Konferensi pers yang dipimpin Komandan Lanal Tahuna Letkol Laut (P) Hadi Subandi ini turut dihadiri unsur Forkopimda Kepulauan Sangihe, instansi terkait, dan awak media.
Dalam paparannya, Letkol Laut (P) Hadi Subandi menjelaskan kronologi pengungkapan kasus tersebut. Pada Minggu (13/7/2025) pukul 04.30 WITA, tim gabungan Second Fleet Quick Response (SFQR) Lanal Tahuna bersama personel KUPP Kelas IIB Tahuna menemukan B3 berupa 12 karton sianida, 10 karung karbon, dan 10 karung caustic soda flakes di palka kapal penumpang KM Merrit Teratai yang baru sandar di Pelabuhan Nusantara Tahuna dari Manado. Barang bukti tersebut selanjutnya dilimpahkan ke Polres Kepulauan Sangihe.

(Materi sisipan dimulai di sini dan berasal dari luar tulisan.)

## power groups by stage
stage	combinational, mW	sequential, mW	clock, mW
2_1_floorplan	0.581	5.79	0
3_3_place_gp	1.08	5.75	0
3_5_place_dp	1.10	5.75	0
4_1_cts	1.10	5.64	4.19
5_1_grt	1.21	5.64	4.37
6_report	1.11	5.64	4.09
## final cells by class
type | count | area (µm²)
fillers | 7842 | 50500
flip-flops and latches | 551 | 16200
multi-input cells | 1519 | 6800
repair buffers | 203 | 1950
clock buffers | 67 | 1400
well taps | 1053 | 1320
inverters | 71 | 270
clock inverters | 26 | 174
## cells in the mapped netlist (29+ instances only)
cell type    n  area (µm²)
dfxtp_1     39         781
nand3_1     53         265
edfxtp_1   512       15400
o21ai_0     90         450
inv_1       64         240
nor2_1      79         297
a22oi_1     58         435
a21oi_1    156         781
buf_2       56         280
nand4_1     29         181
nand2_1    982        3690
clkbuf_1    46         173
### config.mk
export PLATFORM = sky130hd
export DESIGN_NAME = imem_boot_loader
export DESIGN_NICKNAME = d
export VERILOG_FILES = /design/src/rtl/imem_boot_loader.sv
export SDC_FILE = /design/constraint.sdc
export NUM_CORES = 1
export LEC_CHECK = 0
export ABC_AREA = 1
export CORE_MARGIN = 2
export CORE_UTILIZATION = 55
export CTS_CLUSTER_DIAMETER = 30
export CTS_CLUSTER_SIZE = 8
export DETAILED_ROUTE_END_ITERATION = 16
export GPL_TIMING_DRIVEN = 0
export HOLD_SLACK_MARGIN = 0.12
export PLACE_DENSITY = 0.95
export SKIP_CTS_REPAIR_TIMING = 1
export SLEW_MARGIN = 0
export SYNTH_ARGS = -nofsm -noshare
export SYNTH_HDL_FRONTEND = slang
export SYNTH_SLANG_ARGS = --single-unit
### constraint.sdc
create_clock -name ref_clk -period 3.56 [get_ports ref_clk]
set_input_delay 0.356 -clock ref_clk [delete_from_list [all_inputs] [get_ports ref_clk]]
set_output_delay 0.356 -clock ref_clk [all_outputs]
set_load 0.05 [all_outputs]
module adder_chunk #(
  parameter int unsigned CHUNK = 4
) (
  input  logic [CHUNK-1:0] a,
  input  logic [CHUNK-1:0] b,
  input  logic             ci,
  output logic [CHUNK-1:0] s,
  output logic             co,
  output logic             cmsb
);

  logic [CHUNK:0] c;

  assign c[0] = ci;

  for (genvar i = 0; i < CHUNK; i++) begin : g_fa
    Full_adder u_fa (
      .a  (a[i]),
      .b  (b[i]),
      .ci (c[i]),
      .s  (s[i]),
      .co (c[i+1])
    );
  end

  assign co   = c[CHUNK];
  assign cmsb = c[CHUNK-1];

endmodule

File: src/rtl/pipe_adder.sv
// Pipelined adder/subtractor, one CHUNK-bit carry slice per registered stage.
// Define PIPE_ADDER_FLAGS_EN to build the ovf/zero flag logic.
module pipe_adder
  import pipe_adder_pkg::*;
#(
  parameter int unsigned WIDTH = DEF_WIDTH,
  parameter int unsigned CHUNK = DEF_CHUNK
) (
  input  logic          clk,
  input  logic          reset,
  pipe_adder_if.slave   bus
);

  localparam int unsigned STAGES = stages_f(WIDTH, CHUNK);
  localparam int unsigned LAST   = STAGES - 1;

  if (((WIDTH % CHUNK) != 0) || (WIDTH > MAX_WIDTH)) begin : g_bad_cfg
    $error("pipe_adder: WIDTH must be a multiple of CHUNK and not exceed MAX_WIDTH");
  end

  stage_t           st  [STAGES];
  stage_t           src [STAGES];
  stage_t           nxt [STAGES];
  logic [CHUNK-1:0] s_sl [STAGES];
  logic             co   [STAGES];
  logic             cm   [STAGES];
  logic             advance;
  logic [WIDTH-1:0] res;

  // Stage 0 sees the raw operands with B already conditioned for subtract;
  // later stages see the previous register, carrying skewed operand slices.
  always_comb begin
    src[0]       = '0;
    src[0].valid = bus.in_valid;
    src[0].a     = MAX_WIDTH'(bus.in0);
    src[0].b     = bus.sub ? MAX_WIDTH'(~bus.in1) : MAX_WIDTH'(bus.in1);
    src[0].carry = bus.sub | bus.cin;
    for (int unsigned k = 1; k < STAGES; k++) begin
      src[k] = st[k-1];
    end
  end

  for (genvar k = 0; k < STAGES; k++) begin : g_stage
    adder_chunk #(.CHUNK(CHUNK)) u_chunk (
      .a    (src[k].a[k*CHUNK +: CHUNK]),
      .b    (src[k].b[k*CHUNK +: CHUNK]),
      .ci   (src[k].carry),
      .s    (s_sl[k]),
      .co   (co[k]),
      .cmsb (cm[k])
    );
  end

  always_comb begin
    for (int unsigned k = 0; k < STAGES; k++) begin
      nxt[k]                       = src[k];
      nxt[k].sum[k*CHUNK +: CHUNK] = s_sl[k];
      nxt[k].carry                 = co[k];
`ifdef PIPE_ADDER_FLAGS_EN
      nxt[k].cmsb                  = cm[k];
`else
      nxt[k].cmsb                  = 1'b0;
`endif
    end
  end

  assign advance = bus.out_ready | ~st[LAST].valid;

  always_ff @(posedge clk) begin
    if (reset) begin
      for (int unsigned k = 0; k < STAGES; k++) begin
        st[k] <= '0;
      end
    end else if (advance) begin
      for (int unsigned k = 0; k < STAGES; k++) begin
        st[k] <= nxt[k];
      end
    end
  end

  assign res           = st[LAST].sum[WIDTH-1:0];
  assign bus.in_ready  = advance;
  assign bus.out_valid = st[LAST].valid;
  assign bus.ou        = res;
  assign bus.cout      = st[LAST].carry;

`ifdef PIPE_ADDER_FLAGS_EN
  assign bus.ovf  = st[LAST].carry ^ st[LAST].cmsb;
  // Gated by valid so the all-zero reset state does not report zero.
  assign bus.zero = st[LAST].valid & (res == '0);
`else
  assign bus.ovf  = 1'b0;
  assign bus.zero = 1'b0;
`endif

endmodule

Di hari yang sama pukul 07.30 WITA, tim SFQR Lanal Tahuna melakukan pemeriksaan terhadap KM. Payaman di perairan Tahuna. Pemeriksaan dilakukan usai tim patroli menemukan kapal ikan Indonesia (KII) yang mencurigakan tengah beraktivitas di wilayah tersebut. Selanjutnya, berkas KM. Payaman dilimpahkan ke Stasiun PSDKP untuk penanganan lebih lanjut.
Selain itu, pada Selasa (29/7/2025) pukul 23.05 dan 23.22 WITA, tim gabungan SFQR Lanal Tahuna bersama Intel Lantamal VIII Manado berhasil mengamankan dua kapal pumpboat asal Filipina di perairan Tawoali, Kecamatan Manganitu. Kapal pertama, KM. Imanuel, mengangkut sekitar 145 karung berisi produk skincare, obat ayam, dan minuman keras. Kapal kedua, KM. Xian Kael, mengangkut sekitar 20 ekor ayam ras Filipina, 30 dos obat ayam, serta minuman keras.
Kedua kapal tersebut diamankan dan dikawal ke Pantai Bungalawang, Lanal Tahuna, untuk penyelidikan lebih lanjut. Dugaan sementara, kedua kapal terlibat tindak pidana pelayaran.
Letkol Laut (P) Hadi Subandi menegaskan, pengungkapan ini merupakan wujud implementasi perintah harian Kepala Staf Angkatan Laut (Kasal) Laksamana TNI Muhammad Ali agar prajurit TNI AL sigap dalam melakukan cegah dini dan deteksi dini terhadap pelanggaran di wilayah perairan yurisdiksi Indonesia.